Exercise brief -
The answer must be the data, repeated exactly.

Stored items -
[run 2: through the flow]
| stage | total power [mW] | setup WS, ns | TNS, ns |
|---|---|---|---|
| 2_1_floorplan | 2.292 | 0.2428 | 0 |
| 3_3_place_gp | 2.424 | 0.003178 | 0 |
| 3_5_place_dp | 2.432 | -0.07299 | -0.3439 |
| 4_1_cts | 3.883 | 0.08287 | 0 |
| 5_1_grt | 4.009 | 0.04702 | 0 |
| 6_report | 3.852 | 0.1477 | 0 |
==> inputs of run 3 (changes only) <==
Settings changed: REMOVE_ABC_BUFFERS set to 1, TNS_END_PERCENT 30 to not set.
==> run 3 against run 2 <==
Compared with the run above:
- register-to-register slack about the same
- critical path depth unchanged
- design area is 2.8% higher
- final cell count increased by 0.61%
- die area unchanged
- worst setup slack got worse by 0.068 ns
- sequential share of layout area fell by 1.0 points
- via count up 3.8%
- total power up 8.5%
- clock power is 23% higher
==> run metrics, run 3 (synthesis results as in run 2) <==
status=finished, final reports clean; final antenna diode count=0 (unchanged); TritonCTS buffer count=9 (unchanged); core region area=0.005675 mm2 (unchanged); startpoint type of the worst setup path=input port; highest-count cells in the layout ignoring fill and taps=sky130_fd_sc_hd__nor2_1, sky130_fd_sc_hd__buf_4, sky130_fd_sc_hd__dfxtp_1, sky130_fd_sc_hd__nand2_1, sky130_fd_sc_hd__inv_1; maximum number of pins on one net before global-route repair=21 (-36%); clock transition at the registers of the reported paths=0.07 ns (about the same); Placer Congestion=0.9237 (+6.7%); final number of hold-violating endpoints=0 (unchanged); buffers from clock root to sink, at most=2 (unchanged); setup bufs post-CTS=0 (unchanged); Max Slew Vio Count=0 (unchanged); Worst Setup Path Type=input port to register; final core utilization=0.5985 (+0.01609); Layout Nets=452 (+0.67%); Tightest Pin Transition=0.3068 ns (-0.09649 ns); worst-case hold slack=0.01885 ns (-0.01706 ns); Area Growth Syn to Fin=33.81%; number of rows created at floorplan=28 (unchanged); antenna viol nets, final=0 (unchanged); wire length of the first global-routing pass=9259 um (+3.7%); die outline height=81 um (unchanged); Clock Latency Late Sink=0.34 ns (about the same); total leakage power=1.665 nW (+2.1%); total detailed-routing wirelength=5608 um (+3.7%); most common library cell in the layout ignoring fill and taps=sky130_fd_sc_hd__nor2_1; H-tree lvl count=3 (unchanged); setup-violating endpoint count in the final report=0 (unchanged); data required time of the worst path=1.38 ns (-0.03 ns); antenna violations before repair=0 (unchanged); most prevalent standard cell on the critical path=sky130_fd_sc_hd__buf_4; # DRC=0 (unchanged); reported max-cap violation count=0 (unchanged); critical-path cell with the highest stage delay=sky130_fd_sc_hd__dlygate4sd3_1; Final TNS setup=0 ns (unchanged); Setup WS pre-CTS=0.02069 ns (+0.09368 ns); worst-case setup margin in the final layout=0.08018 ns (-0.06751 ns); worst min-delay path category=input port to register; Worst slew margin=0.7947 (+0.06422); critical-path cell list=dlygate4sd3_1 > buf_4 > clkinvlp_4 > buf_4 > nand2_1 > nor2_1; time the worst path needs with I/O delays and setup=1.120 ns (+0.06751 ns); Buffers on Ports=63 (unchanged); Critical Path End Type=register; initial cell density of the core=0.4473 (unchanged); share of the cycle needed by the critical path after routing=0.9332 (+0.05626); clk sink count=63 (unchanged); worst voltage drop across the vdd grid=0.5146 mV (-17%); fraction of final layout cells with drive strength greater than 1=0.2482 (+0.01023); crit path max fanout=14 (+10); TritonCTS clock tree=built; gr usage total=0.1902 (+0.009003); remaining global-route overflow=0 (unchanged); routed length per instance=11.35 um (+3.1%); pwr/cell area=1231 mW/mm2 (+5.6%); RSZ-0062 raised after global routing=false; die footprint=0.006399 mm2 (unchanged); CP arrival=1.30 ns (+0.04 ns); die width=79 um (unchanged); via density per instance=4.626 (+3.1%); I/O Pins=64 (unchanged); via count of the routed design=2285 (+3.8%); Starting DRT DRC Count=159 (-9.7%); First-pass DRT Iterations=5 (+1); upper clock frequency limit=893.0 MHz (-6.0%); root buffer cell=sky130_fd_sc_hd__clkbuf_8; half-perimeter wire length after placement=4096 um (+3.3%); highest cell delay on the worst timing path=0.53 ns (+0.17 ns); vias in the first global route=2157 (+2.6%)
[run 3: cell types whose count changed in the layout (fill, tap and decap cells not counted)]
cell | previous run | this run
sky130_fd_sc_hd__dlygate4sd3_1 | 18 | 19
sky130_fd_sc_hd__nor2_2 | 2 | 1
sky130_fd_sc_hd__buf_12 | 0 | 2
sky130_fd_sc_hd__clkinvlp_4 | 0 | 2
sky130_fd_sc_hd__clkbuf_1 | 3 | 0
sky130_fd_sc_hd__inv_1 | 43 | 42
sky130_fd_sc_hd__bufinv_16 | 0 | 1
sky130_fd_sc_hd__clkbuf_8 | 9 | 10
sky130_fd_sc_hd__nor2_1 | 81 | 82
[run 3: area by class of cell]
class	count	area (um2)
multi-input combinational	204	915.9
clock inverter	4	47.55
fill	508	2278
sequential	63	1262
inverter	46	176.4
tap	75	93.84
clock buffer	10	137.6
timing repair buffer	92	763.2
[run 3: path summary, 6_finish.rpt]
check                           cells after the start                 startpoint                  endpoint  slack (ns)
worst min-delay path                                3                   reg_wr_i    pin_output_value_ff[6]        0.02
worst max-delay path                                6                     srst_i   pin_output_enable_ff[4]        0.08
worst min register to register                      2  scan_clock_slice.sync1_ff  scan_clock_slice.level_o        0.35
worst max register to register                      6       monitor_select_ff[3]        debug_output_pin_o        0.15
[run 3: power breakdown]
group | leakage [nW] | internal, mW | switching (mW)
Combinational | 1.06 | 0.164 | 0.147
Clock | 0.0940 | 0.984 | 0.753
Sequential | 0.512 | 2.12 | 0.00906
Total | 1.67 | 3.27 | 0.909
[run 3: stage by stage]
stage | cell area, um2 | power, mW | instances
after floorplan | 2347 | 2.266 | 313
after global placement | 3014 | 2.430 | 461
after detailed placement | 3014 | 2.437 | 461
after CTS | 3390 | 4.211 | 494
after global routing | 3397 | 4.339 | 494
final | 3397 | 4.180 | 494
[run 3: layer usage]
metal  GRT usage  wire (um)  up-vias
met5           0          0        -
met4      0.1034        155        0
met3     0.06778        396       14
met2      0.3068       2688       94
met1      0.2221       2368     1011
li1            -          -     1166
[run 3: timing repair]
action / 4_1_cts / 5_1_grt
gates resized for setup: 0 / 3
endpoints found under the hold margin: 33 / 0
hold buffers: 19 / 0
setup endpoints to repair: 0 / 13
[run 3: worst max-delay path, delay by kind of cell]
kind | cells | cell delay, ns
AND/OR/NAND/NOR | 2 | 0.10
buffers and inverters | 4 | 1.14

Problem solution -
[run 2: through the flow]
| stage | total power [mW] | setup WS, ns | TNS, ns |
|---|---|---|---|
| 2_1_floorplan | 2.292 | 0.2428 | 0 |
| 3_3_place_gp | 2.424 | 0.003178 | 0 |
| 3_5_place_dp | 2.432 | -0.07299 | -0.3439 |
| 4_1_cts | 3.883 | 0.08287 | 0 |
| 5_1_grt | 4.009 | 0.04702 | 0 |
| 6_report | 3.852 | 0.1477 | 0 |
==> inputs of run 3 (changes only) <==
Settings changed: REMOVE_ABC_BUFFERS set to 1, TNS_END_PERCENT 30 to not set.
==> run 3 against run 2 <==
Compared with the run above:
- register-to-register slack about the same
- critical path depth unchanged
- design area is 2.8% higher
- final cell count increased by 0.61%
- die area unchanged
- worst setup slack got worse by 0.068 ns
- sequential share of layout area fell by 1.0 points
- via count up 3.8%
- total power up 8.5%
- clock power is 23% higher
==> run metrics, run 3 (synthesis results as in run 2) <==
status=finished, final reports clean; final antenna diode count=0 (unchanged); TritonCTS buffer count=9 (unchanged); core region area=0.005675 mm2 (unchanged); startpoint type of the worst setup path=input port; highest-count cells in the layout ignoring fill and taps=sky130_fd_sc_hd__nor2_1, sky130_fd_sc_hd__buf_4, sky130_fd_sc_hd__dfxtp_1, sky130_fd_sc_hd__nand2_1, sky130_fd_sc_hd__inv_1; maximum number of pins on one net before global-route repair=21 (-36%); clock transition at the registers of the reported paths=0.07 ns (about the same); Placer Congestion=0.9237 (+6.7%); final number of hold-violating endpoints=0 (unchanged); buffers from clock root to sink, at most=2 (unchanged); setup bufs post-CTS=0 (unchanged); Max Slew Vio Count=0 (unchanged); Worst Setup Path Type=input port to register; final core utilization=0.5985 (+0.01609); Layout Nets=452 (+0.67%); Tightest Pin Transition=0.3068 ns (-0.09649 ns); worst-case hold slack=0.01885 ns (-0.01706 ns); Area Growth Syn to Fin=33.81%; number of rows created at floorplan=28 (unchanged); antenna viol nets, final=0 (unchanged); wire length of the first global-routing pass=9259 um (+3.7%); die outline height=81 um (unchanged); Clock Latency Late Sink=0.34 ns (about the same); total leakage power=1.665 nW (+2.1%); total detailed-routing wirelength=5608 um (+3.7%); most common library cell in the layout ignoring fill and taps=sky130_fd_sc_hd__nor2_1; H-tree lvl count=3 (unchanged); setup-violating endpoint count in the final report=0 (unchanged); data required time of the worst path=1.38 ns (-0.03 ns); antenna violations before repair=0 (unchanged); most prevalent standard cell on the critical path=sky130_fd_sc_hd__buf_4; # DRC=0 (unchanged); reported max-cap violation count=0 (unchanged); critical-path cell with the highest stage delay=sky130_fd_sc_hd__dlygate4sd3_1; Final TNS setup=0 ns (unchanged); Setup WS pre-CTS=0.02069 ns (+0.09368 ns); worst-case setup margin in the final layout=0.08018 ns (-0.06751 ns); worst min-delay path category=input port to register; Worst slew margin=0.7947 (+0.06422); critical-path cell list=dlygate4sd3_1 > buf_4 > clkinvlp_4 > buf_4 > nand2_1 > nor2_1; time the worst path needs with I/O delays and setup=1.120 ns (+0.06751 ns); Buffers on Ports=63 (unchanged); Critical Path End Type=register; initial cell density of the core=0.4473 (unchanged); share of the cycle needed by the critical path after routing=0.9332 (+0.05626); clk sink count=63 (unchanged); worst voltage drop across the vdd grid=0.5146 mV (-17%); fraction of final layout cells with drive strength greater than 1=0.2482 (+0.01023); crit path max fanout=14 (+10); TritonCTS clock tree=built; gr usage total=0.1902 (+0.009003); remaining global-route overflow=0 (unchanged); routed length per instance=11.35 um (+3.1%); pwr/cell area=1231 mW/mm2 (+5.6%); RSZ-0062 raised after global routing=false; die footprint=0.006399 mm2 (unchanged); CP arrival=1.30 ns (+0.04 ns); die width=79 um (unchanged); via density per instance=4.626 (+3.1%); I/O Pins=64 (unchanged); via count of the routed design=2285 (+3.8%); Starting DRT DRC Count=159 (-9.7%); First-pass DRT Iterations=5 (+1); upper clock frequency limit=893.0 MHz (-6.0%); root buffer cell=sky130_fd_sc_hd__clkbuf_8; half-perimeter wire length after placement=4096 um (+3.3%); highest cell delay on the worst timing path=0.53 ns (+0.17 ns); vias in the first global route=2157 (+2.6%)
[run 3: cell types whose count changed in the layout (fill, tap and decap cells not counted)]
cell | previous run | this run
sky130_fd_sc_hd__dlygate4sd3_1 | 18 | 19
sky130_fd_sc_hd__nor2_2 | 2 | 1
sky130_fd_sc_hd__buf_12 | 0 | 2
sky130_fd_sc_hd__clkinvlp_4 | 0 | 2
sky130_fd_sc_hd__clkbuf_1 | 3 | 0
sky130_fd_sc_hd__inv_1 | 43 | 42
sky130_fd_sc_hd__bufinv_16 | 0 | 1
sky130_fd_sc_hd__clkbuf_8 | 9 | 10
sky130_fd_sc_hd__nor2_1 | 81 | 82
[run 3: area by class of cell]
class	count	area (um2)
multi-input combinational	204	915.9
clock inverter	4	47.55
fill	508	2278
sequential	63	1262
inverter	46	176.4
tap	75	93.84
clock buffer	10	137.6
timing repair buffer	92	763.2
[run 3: path summary, 6_finish.rpt]
check                           cells after the start                 startpoint                  endpoint  slack (ns)
worst min-delay path                                3                   reg_wr_i    pin_output_value_ff[6]        0.02
worst max-delay path                                6                     srst_i   pin_output_enable_ff[4]        0.08
worst min register to register                      2  scan_clock_slice.sync1_ff  scan_clock_slice.level_o        0.35
worst max register to register                      6       monitor_select_ff[3]        debug_output_pin_o        0.15
[run 3: power breakdown]
group | leakage [nW] | internal, mW | switching (mW)
Combinational | 1.06 | 0.164 | 0.147
Clock | 0.0940 | 0.984 | 0.753
Sequential | 0.512 | 2.12 | 0.00906
Total | 1.67 | 3.27 | 0.909
[run 3: stage by stage]
stage | cell area, um2 | power, mW | instances
after floorplan | 2347 | 2.266 | 313
after global placement | 3014 | 2.430 | 461
after detailed placement | 3014 | 2.437 | 461
after CTS | 3390 | 4.211 | 494
after global routing | 3397 | 4.339 | 494
final | 3397 | 4.180 | 494
[run 3: layer usage]
metal  GRT usage  wire (um)  up-vias
met5           0          0        -
met4      0.1034        155        0
met3     0.06778        396       14
met2      0.3068       2688       94
met1      0.2221       2368     1011
li1            -          -     1166
[run 3: timing repair]
action / 4_1_cts / 5_1_grt
gates resized for setup: 0 / 3
endpoints found under the hold margin: 33 / 0
hold buffers: 19 / 0
setup endpoints to repair: 0 / 13
[run 3: worst max-delay path, delay by kind of cell]
kind | cells | cell delay, ns
AND/OR/NAND/NOR | 2 | 0.10
buffers and inverters | 4 | 1.14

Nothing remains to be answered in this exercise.